EXCERPTED DATA below:

**config.mk**
```make
export PLATFORM = sky130hd
export DESIGN_NAME = windowed_range_validator
export DESIGN_NICKNAME = d
export VERILOG_FILES = /design/src/sv/wrv_pkg.sv /design/src/sv/windowed_range_validator.sv
export SDC_FILE = /design/constraint.sdc
export NUM_CORES = 1
export LEC_CHECK = 0
export ABC_AREA = 1
export BUFFER_PORTS_ARGS = -buffer_cell sky130_fd_sc_hd__buf_2
export CELL_PAD_IN_SITES_DETAIL_PLACEMENT = 1
export CELL_PAD_IN_SITES_GLOBAL_PLACEMENT = 2
export CORE_MARGIN = 4
export CORE_UTILIZATION = 35
export DETAILED_ROUTE_END_ITERATION = 6
export GPL_ROUTABILITY_DRIVEN = 0
export PLACE_DENSITY = 0.77
export SYNTH_ARGS = -nofsm -noshare
export SYNTH_HDL_FRONTEND = slang
export SYNTH_SLANG_ARGS = --single-unit
```
**constraint.sdc**
```tcl
create_clock -name clk -period 4.75 [get_ports clk]
set_input_delay 0.95 -clock clk [delete_from_list [all_inputs] [get_ports clk]]
set_output_delay 0.95 -clock clk [all_outputs]
set_load 0.01 [all_outputs]
```
**src/sv/wrv_pkg.sv**
```systemverilog
// shared widths, register indexes and reset values for the windowed range validator
package wrv_pkg;

    localparam int LEN_REG_W = 6;
    localparam int REG_W     = 20;
    localparam int OUT_W     = 20;
    localparam int CFG_IDX_W = 2;

    localparam logic [CFG_IDX_W-1:0] CFG_WINDOW_LENGTH = 2'd0;
    localparam logic [CFG_IDX_W-1:0] CFG_RANGE_LOW     = 2'd1;
    localparam logic [CFG_IDX_W-1:0] CFG_RANGE_HIGH    = 2'd2;
    localparam logic [CFG_IDX_W-1:0] CFG_SPREAD_LIMIT  = 2'd3;

    localparam logic [LEN_REG_W-1:0] RST_WINDOW_LENGTH = 6'd10;
    localparam logic [REG_W-1:0]     RST_RANGE_LOW     = 20'd1600;
    localparam logic [REG_W-1:0]     RST_RANGE_HIGH    = 20'd9600;
    localparam logic [REG_W-1:0]     RST_SPREAD_LIMIT  = 20'd160;

endpackage

```
**src/sv/windowed_range_validator.sv**
```systemverilog
// windowed range validator: block average of distance samples with spread and range check
//
// Samples are summed, with running minimum and maximum, over non-overlapping windows of
// window_length samples (zero counts as one, values above MAX_WINDOW count as MAX_WINDOW).
// A sample that does not close a window leaves the block idle, so such samples may arrive
// back to back. A sample that closes a window drops in_ready until the block is idle again:
// the mean comes from a restoring divider that retires one quotient bit per cycle over SUM_W
// = SAMPLE_BITS + clog2(MAX_WINDOW+1) bits, followed by a state for the deviation and range
// compare (S_DEV) and one for the spread compare (S_EMIT). If an
// accepted mean finds the previous result still unread in the output register, the block
// holds in that last step until it is taken. An accepted mean is emitted only when the
// largest deviation from it is within spread_limit and it lies in [range_low, range_high];
// the window restarts either way. Register writes take effect at once and do not clear the
// window.
module windowed_range_validator #(
    parameter int MAX_WINDOW  = 32,
    parameter int SAMPLE_BITS = 20
) (
    input  logic                            clk,
    input  logic                            rst_n,
    input  logic                            in_valid,
    output logic                            in_ready,
    input  logic [SAMPLE_BITS-1:0]          sample,
    output logic                            out_valid,
    input  logic                            out_ready,
    output logic [wrv_pkg::OUT_W-1:0]       mean_distance,
    input  logic                            cfg_we,
    input  logic [wrv_pkg::CFG_IDX_W-1:0]   cfg_index,
    input  logic [wrv_pkg::REG_W-1:0]       cfg_data
);

    localparam int CNT_W  = $clog2(MAX_WINDOW + 1);
    localparam int SUM_W  = SAMPLE_BITS + CNT_W;
    localparam int CMP_W  = (SUM_W > wrv_pkg::REG_W) ? SUM_W : wrv_pkg::REG_W;
    localparam int LEN_W  = (CNT_W > wrv_pkg::LEN_REG_W) ? CNT_W : wrv_pkg::LEN_REG_W;
    localparam int ITER_W = $clog2(SUM_W + 1);

    localparam logic [1:0] S_IDLE = 2'd0;
    localparam logic [1:0] S_DIV  = 2'd1;
    localparam logic [1:0] S_DEV  = 2'd2;
    localparam logic [1:0] S_EMIT = 2'd3;

    logic [wrv_pkg::LEN_REG_W-1:0] window_length_reg;
    logic [wrv_pkg::REG_W-1:0]     range_low_reg;
    logic [wrv_pkg::REG_W-1:0]     range_high_reg;
    logic [wrv_pkg::REG_W-1:0]     spread_limit_reg;

    logic [1:0]             state_reg, state_next;
    logic [CNT_W-1:0]       fill_reg, fill_next;
    logic [SUM_W-1:0]       sum_reg, sum_next;
    logic [SAMPLE_BITS-1:0] min_reg, min_next;
    logic [SAMPLE_BITS-1:0] max_reg, max_next;
    logic [SUM_W-1:0]       dq_reg, dq_next;
    logic [CNT_W-1:0]       rem_reg, rem_next;
    logic [CNT_W-1:0]       div_reg, div_next;
    logic [ITER_W-1:0]      iter_reg, iter_next;
    logic [CMP_W-1:0]       dev_reg, dev_next;
    logic                   range_ok_reg, range_ok_next;
    logic                   out_valid_reg, out_valid_next;
    logic [wrv_pkg::OUT_W-1:0] out_data_reg, out_data_next;

    logic [LEN_W-1:0]       wl_ext, n_ext;
    logic [CNT_W-1:0]       n_eff;
    logic                   in_fire;
    logic [SUM_W-1:0]       sum_acc;
    logic [SAMPLE_BITS-1:0] min_acc, max_acc;
    logic [CNT_W-1:0]       fill_acc;
    logic [CNT_W:0]         trial, diff;
    logic                   ge;
    logic [CMP_W-1:0]       mean_c, max_c, min_c, dev_hi, dev_lo;
    logic                   ok, out_free;

    assign in_ready      = (state_reg == S_IDLE);
    assign in_fire       = in_valid && in_ready;
    assign out_valid     = out_valid_reg;
    assign mean_distance = out_data_reg;

    // effective window length
    always_comb
    begin
        wl_ext = LEN_W'(window_length_reg);
        if (wl_ext == '0)
        begin
            n_ext = LEN_W'(1);
        end
        else if (wl_ext > LEN_W'(MAX_WINDOW))
        begin
            n_ext = LEN_W'(MAX_WINDOW);
        end
        else
        begin
            n_ext = wl_ext;
        end
        n_eff = n_ext[CNT_W-1:0];
    end

    always_comb
    begin
        sum_acc  = sum_reg + SUM_W'(sample);
        min_acc  = (sample < min_reg) ? sample : min_reg;
        max_acc  = (sample > max_reg) ? sample : max_reg;
        fill_acc = fill_reg + CNT_W'(1);

        trial = {rem_reg, dq_reg[SUM_W-1]};
        diff  = trial - {1'b0, div_reg};
        ge    = (trial >= {1'b0, div_reg});

        mean_c = CMP_W'(dq_reg);
        max_c  = CMP_W'(max_reg);
        min_c  = CMP_W'(min_reg);
        dev_hi = (max_c > mean_c) ? (max_c - mean_c) : '0;
        dev_lo = (mean_c > min_c) ? (mean_c - min_c) : '0;

        ok       = range_ok_reg && (dev_reg <= CMP_W'(spread_limit_reg));
        out_free = !out_valid_reg || out_ready;
    end

    always_comb
    begin
        state_next     = state_reg;
        fill_next      = fill_reg;
        sum_next       = sum_reg;
        min_next       = min_reg;
        max_next       = max_reg;
        dq_next        = dq_reg;
        rem_next       = rem_reg;
        div_next       = div_reg;
        iter_next      = iter_reg;
        dev_next       = dev_reg;
        range_ok_next  = range_ok_reg;
        out_valid_next = out_valid_reg;
        out_data_next  = out_data_reg;

        if (out_valid_reg && out_ready)
        begin
            out_valid_next = 1'b0;
        end

        case (state_reg)
            S_IDLE:
            begin
                if (in_fire)
                begin
                    sum_next  = sum_acc;
                    min_next  = min_acc;
                    max_next  = max_acc;
                    fill_next = fill_acc;
                    if (fill_acc >= n_eff)
                    begin
                        dq_next    = sum_acc;
                        rem_next   = '0;
                        div_next   = n_eff;
                        iter_next  = ITER_W'(SUM_W);
                        state_next = S_DIV;
                    end
                end
            end
            S_DIV:
            begin
                rem_next  = ge ? diff[CNT_W-1:0] : trial[CNT_W-1:0];
                dq_next   = {dq_reg[SUM_W-2:0], ge};
                iter_next = iter_reg - ITER_W'(1);
                if (iter_reg == ITER_W'(1))
                begin
                    state_next = S_DEV;
                end
            end
            S_DEV:
            begin
                dev_next      = (dev_hi > dev_lo) ? dev_hi : dev_lo;
                range_ok_next = (mean_c >= CMP_W'(range_low_reg)) &&
                                (mean_c <= CMP_W'(range_high_reg));
                state_next    = S_EMIT;
            end
            S_EMIT:
            begin
                if (!ok || out_free)
                begin
                    if (ok)
                    begin
                        out_valid_next = 1'b1;
                        out_data_next  = wrv_pkg::OUT_W'(dq_reg);
                    end
                    fill_next  = '0;
                    sum_next   = '0;
                    min_next   = '1;
                    max_next   = '0;
                    state_next = S_IDLE;
                end
            end
            default:
            begin
                state_next = S_IDLE;
            end
        endcase
    end

    // configuration registers
    always_ff @(posedge clk or negedge rst_n)
    begin
        if (!rst_n)
        begin
            window_length_reg <= wrv_pkg::RST_WINDOW_LENGTH;
            range_low_reg     <= wrv_pkg::RST_RANGE_LOW;
            range_high_reg    <= wrv_pkg::RST_RANGE_HIGH;
            spread_limit_reg  <= wrv_pkg::RST_SPREAD_LIMIT;
        end
        else if (cfg_we)
        begin
            case (cfg_index)
                wrv_pkg::CFG_WINDOW_LENGTH:
                begin
                    window_length_reg <= cfg_data[wrv_pkg::LEN_REG_W-1:0];
                end
                wrv_pkg::CFG_RANGE_LOW:
                begin
                    range_low_reg <= cfg_data;
                end
                wrv_pkg::CFG_RANGE_HIGH:
                begin
                    range_high_reg <= cfg_data;
                end
                wrv_pkg::CFG_SPREAD_LIMIT:
                begin
                    spread_limit_reg <= cfg_data;
                end
                default:
                begin
                end
            endcase
        end
    end

    // control and window state
    always_ff @(posedge clk or negedge rst_n)
    begin
        if (!rst_n)
        begin
            state_reg     <= S_IDLE;
            fill_reg      <= '0;
            sum_reg       <= '0;
            min_reg       <= '1;
            max_reg       <= '0;
            iter_reg      <= '0;
            out_valid_reg <= 1'b0;
        end
        else
        begin
            state_reg     <= state_next;
            fill_reg      <= fill_next;
            sum_reg       <= sum_next;
            min_reg       <= min_next;
            max_reg       <= max_next;
            iter_reg      <= iter_next;
            out_valid_reg <= out_valid_next;
        end
    end

    // datapath
    always_ff @(posedge clk)
    begin
        dq_reg       <= dq_next;
        rem_reg      <= rem_next;
        div_reg      <= div_next;
        dev_reg      <= dev_next;
        range_ok_reg <= range_ok_next;
        out_data_reg <= out_data_next;
    end

endmodule

```
# == Word level (Yosys, flattened, before mapping) ==
# Cells that the tools add are included.
# classes
n_addsub,6
n_lt_le_gt_ge,11
n_eq_ne,13
muxes,38
reduce_logical,24
# op_table
cell,n
$mux 26,7
$mux 20,6
$pmux 26 s2,2
$pmux 20 s2,2
$le 26x20->1,2
$mux 6,7
$add 26x20->26,1
$ge 26x20->1,1
$gt 20x26->1,1
$gt 26x20->1,1
$gt 26x26->1,1
$sub 20x26->26,1
$sub 26x20->26,1
$pmux 6 s2,2
$gt 20x20->1,1
$lt 20x20->1,1
$reduce_and 3->1,4
$reduce_and 4->1,3
$mux 5,2
$pmux 5 s2,1
$eq 2x2->1 const B,4
$mux 2,4
$ne 2x1->1 const B,4
$pmux 2 s4,1
17 further kinds,32
# totals
regBits,231
in_bits,47

# == Logic depth before layout (Yosys ltp) ==
# depth
ltp_word,7
mapped_depth,30

# == Worst setup path before layout ==
# No wires, ideal clock.
# synth_path
kind,reg2reg
from,reg dq_reg[0]
to,reg dev_reg[10] (data pin)
setup_time_ps,259
arrival_ps,3337
path_slack_ps,1154
path_stages_with_launch,29
synth_period_minus_slack_ps,3596
path_cell_list,edfxtp_1 > inv_1 > ha_1 > fa_1 > inv_1 > nand3_1 > nand2_2 > nand2_2 > nand2_4 > nand2_2 > nand2_2 > nand2_2 > inv_2 > o21bai_4 > inv_6 > buf_12 > nand2_4 > ha_1 > nand2_1 > nor2_1 > nand3_1 > nor4_1 > nand2_1 > nand2_1 > inv_1 > buf_4 > buf_2 > nand2_1 > o21ai_2
# synth_between
elab_chain_len,4
word_cells_on_any_way,8
classes_between,2 x add/sub; 3 x order compare; 3 x mux
# synth_lines
item,line,source
"start, declared",windowed_range_validator.sv:53,"logic [SUM_W-1:0] dq_reg, dq_next;"
"start signal, assigned",windowed_range_validator.sv:262,dq_reg <= dq_next;
$sub 20x26->26 (tied with other cells),windowed_range_validator.sv:111,dev_hi = (max_c > mean_c) ? (max_c - mean_c) : '0;
$mux 26 (on tied branches),"windowed_range_validator.sv:111, windowed_range_validator.sv:112",
$gt 26x26->1,windowed_range_validator.sv:170,dev_next = (dev_hi > dev_lo) ? dev_hi : dev_lo;
$mux 26 *,windowed_range_validator.sv:170,
"end signal, assigned",windowed_range_validator.sv:265,dev_reg <= dev_next;
"end, declared",windowed_range_validator.sv:57,"logic [CMP_W-1:0] dev_reg, dev_next;"
# Every way passes the cells marked *; elsewhere a longest branch is shown, timed or not.
# A chain may end at the register's enable or synchronous reset.

# == Worst setup path in the final report ==
# layout_path
from,reg dq_reg[0]
to,reg dev_reg[3] (data pin)
# Same word-level chain as after synthesis.

==> reports/metrics.csv <==
stage,metric,value,unit
timing,hold_viol_final,0,
final_layout,finalNetCount,2603,
power_and_ir_drop,leakagePower,9.659,nW
synthesis,syn_area_per_cell,7.630,um^2
routing,vias_per_cell,5.141,
synthesis,seq_area_frac_synth,35.91,%
synthesis,postSynthRegisterBits,231,
critical_path,crit_slowest_cell,sky130_fd_sc_hd__fa_1,
synthesis,synth_largest_type_area_fraction,16.55,%
die,io_pins,69,
global_routing,grtUsageTotal,22.68,%
critical_path,critPathLaunch,dq_reg[0]$_DFFE_PP_,
synthesis,ys_top_cells_by_area,"sky130_fd_sc_hd__dfrtp_1 (17%), sky130_fd_sc_hd__ha_1 (15%), sky130_fd_sc_hd__edfxtp_1 (15%)",
synthesis,number_of_library_cell_types_mapped_by_synthesis,55,
routing,vias,15600,
critical_path,r2r_path_end,dev_reg[3]$_DFFE_PP_,
critical_path,cp_data_arrival_time,4650,ps
critical_path,timing_worst_setup_path_type,flip-flop to flip-flop,
timing,achievable-frequency,229.9,MHz
routing,postRouteAntennaNets,0,
timing,timing.final.crit_share,91.58,%
power_and_ir_drop,vdd_drop_max,0.3500,mV
global_routing,groute.layer.met3.usage,2.061,%
place,port_buffers,68,
critical_path,reg2reg_depth,25,
critical_path,logic_depth_of_the_worst_path_buffers_included,25,
die,floorplan.initialDensity,35.45,%
place,place.detailed.hpwl,49430,um
final_layout,layout-drive-gt1-share,11.01,%
critical_path,crit_path_end_kind,flip-flop,
die,chipWidth,230.9,um
critical_path,timing.critical_path.fanout_max,27,
synthesis,synthFlopType,sky130_fd_sc_hd__dfrtp_1,
clock_tree,tritoncts_num_sinks,231,
timing,number_of_max_slew_violations_in_the_final_report,0,
synthesis,synthesis.yosys.warnings,0,
timing,relSlewSlack,21.53,%
synthesis,cell_area_after_technology_mapping,17390,um^2
global_routing,grt_use_met2,40.03,%
clock_tree,post_cts_resized,0,
power_and_ir_drop,pwr_density_cell,804.7,nW/um^2
timing,worst_clock_skew,13.26,ps
global_routing,antenna_found_initial,0,
synthesis,yosys.area.top_type,sky130_fd_sc_hd__dfrtp_1,
synthesis,number_of_enable_type_register_cells_in_the_synthesized_netlist,85,
routing,drt_first_iter_violations,659,
critical_path,r2r-start,dq_reg[0]$_DFFE_PP_,
die,die_area,53310,um^2
timing,fin_worst_hold_slack,337.0,ps
critical_path,worstSetupStartpointType,flip-flop,
critical_path,cp_data_required_time,5050,ps
timing,worst_pin_slew,1176,ps
global_routing,gr-total-overflow,0,
final_layout,layout-area-overhead-vs-synth,11.97,%
routing,wl,60870,um
timing,period_minus_slack,4350,ps
clock_tree,htree_levels,1,
clock_tree,cts-root-to-sink-buffers,3,
clock_tree,cts_made_buffers,29,
critical_path,cpPeakStageDelay,440,ps
final_layout,layout.cells.most_common_list,"sky130_fd_sc_hd__nand2_1 (636), sky130_fd_sc_hd__inv_1 (307), sky130_fd_sc_hd__ha_1 (204), sky130_fd_sc_hd__o21ai_0 (154), sky130_fd_sc_hd__a21oi_1 (139)",
clock_tree,clock_tree_from_tritoncts,yes,
critical_path,crit_path_frequent_cell,sky130_fd_sc_hd__nand2_2,
global_routing,use_met1,29.79,%
final_layout,final_common_cell,sky130_fd_sc_hd__nand2_1,
synthesis,asyncSetResetFlopFracSynth,63.20,%
routing,post_drt_wl_per_cell,20.06,um
die,fp.coreArea,49050,um^2
die,rows,81,
clock_tree,clk_latency,570,ps
global_routing,global_route.peak_usage_layer,met2,
final_layout,final_util,39.69,%
clock_tree,post-cts-setup-buffer-count,0,
critical_path,crit_end,dev_reg[3]$_DFFE_PP_,
timing,unrepaired_setup_endpoints_after_global_routing,no,
clock_tree,clk_transition_reported_paths,60,ps
clock_tree,postCtsHoldBufs,0,
critical_path,timing.critical_path.buf_inv,6,
clock_tree,cts.root.buffer_cell,sky130_fd_sc_hd__clkbuf_16,
synthesis,syn_inst,2279,
global_routing,grt_max_degree,63,
global_routing,grt_pass1_wl,94710,um
critical_path,worst_path_dominant_cell_family,simple AND/OR/NAND/NOR gates,
routing,route.detailed.drc,0,
timing,timing.final.setup_violations,0,
die,dieHeight,230.9,um
timing,final.setup.tns,0,ps
flow_run,maxCapViolCount,0,
power_and_ir_drop,p_total,15.67,mW
status,status,finished clean,
global_routing,grt_pass1_vias,16640,
critical_path,ff2ff_setup_slack,400,ps
routing,first_pass_iters,5,
final_layout,antenna-diode-count,0,
min_path,hold_path.class,input port to asynchronous set/reset pin,
routing by layer:
metal	vias up	wire length (um)
li1	7647	-
met1	7651	27800
met2	216	29600
met3	85	1635
met4	0	1837
met5	-	0
power by group:
| part | total [mW] | internal [mW] | switching (mW) | leakage, nW |
|---|---|---|---|---|
| Clock | 2.30 | 1.37 | 0.926 | 0.469 |
| Combinational | 9.64 | 3.10 | 6.54 | 6.60 |
| Sequential | 3.73 | 3.10 | 0.636 | 2.59 |
| Total | 15.7 | 7.57 | 8.10 | 9.66 |
synthesized netlist by cell type, types with 31 or more instances:
cell type / count
sky130_fd_sc_hd__inv_1: 307
sky130_fd_sc_hd__edfxtp_1: 85
sky130_fd_sc_hd__o21ai_0: 154
sky130_fd_sc_hd__nor2_1: 130
sky130_fd_sc_hd__nand2_1: 636
sky130_fd_sc_hd__a21oi_1: 139
sky130_fd_sc_hd__nand3_1: 130
sky130_fd_sc_hd__dfstp_2: 31
sky130_fd_sc_hd__nand4_1: 55
sky130_fd_sc_hd__dfrtp_1: 115
sky130_fd_sc_hd__clkbuf_1: 31
sky130_fd_sc_hd__ha_1: 204
layout make-up:
class	count	area (um^2)
fillers	6050	29580
clock buffers	44	874.6
well taps	664	830.8
inverters	312	1176
clock inverters	9	100.1
multi-input cells	1684	9719
flip-flops and latches	231	6245
repair buffers	90	524.3
logic make-up (layout without fill, tap and decap cells):
kind of cell	Yosys count	in the layout	share of synthesized area, %
xor+xnor	50	50	2.518
buf+inv	366	455	8.296
other cells	1	3	0.02157
compound gates	351	351	10.92
simple gates	1072	1072	27.19
flops	231	231	35.91
fa+ha+maj	208	208	15.14
stage by stage:
step                instance area, um^2  setup WS, ps  std cells
detailed placement                18500         443.2       2981
finish                            19470         400.0       3034
global route                      19470         67.57       3034
global placement                  18500         542.2       2981
CTS                               19470         420.9       3034
floorplan                         17400          1154       2281
how the worst min path moves through the flow:
stage / from / to / slack, ps / cells past startpoint
finish: rst_n / spread_limit_reg[4]$_DFFE_PN0P_ / 340 / 1
detailed placement: min_reg[9]$_DFFE_PN1P_ / min_reg[9]$_DFFE_PN1P_ / 450 / 2
global placement: min_reg[9]$_DFFE_PN1P_ / min_reg[9]$_DFFE_PN1P_ / 450 / 2
CTS: rst_n / range_low_reg[7]$_DFFE_PN0P_ / 330 / 1
floorplan: min_reg[10]$_DFFE_PN1P_ / min_reg[10]$_DFFE_PN1P_ / 440 / 2
global route: rst_n / range_low_reg[7]$_DFFE_PN0P_ / 360 / 1
No activity file was read; power rests on OpenSTA's default activity.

End of EXCERPTED DATA.

State how many lines of the data above contain the word "accepted", and include nothing other than that number.

2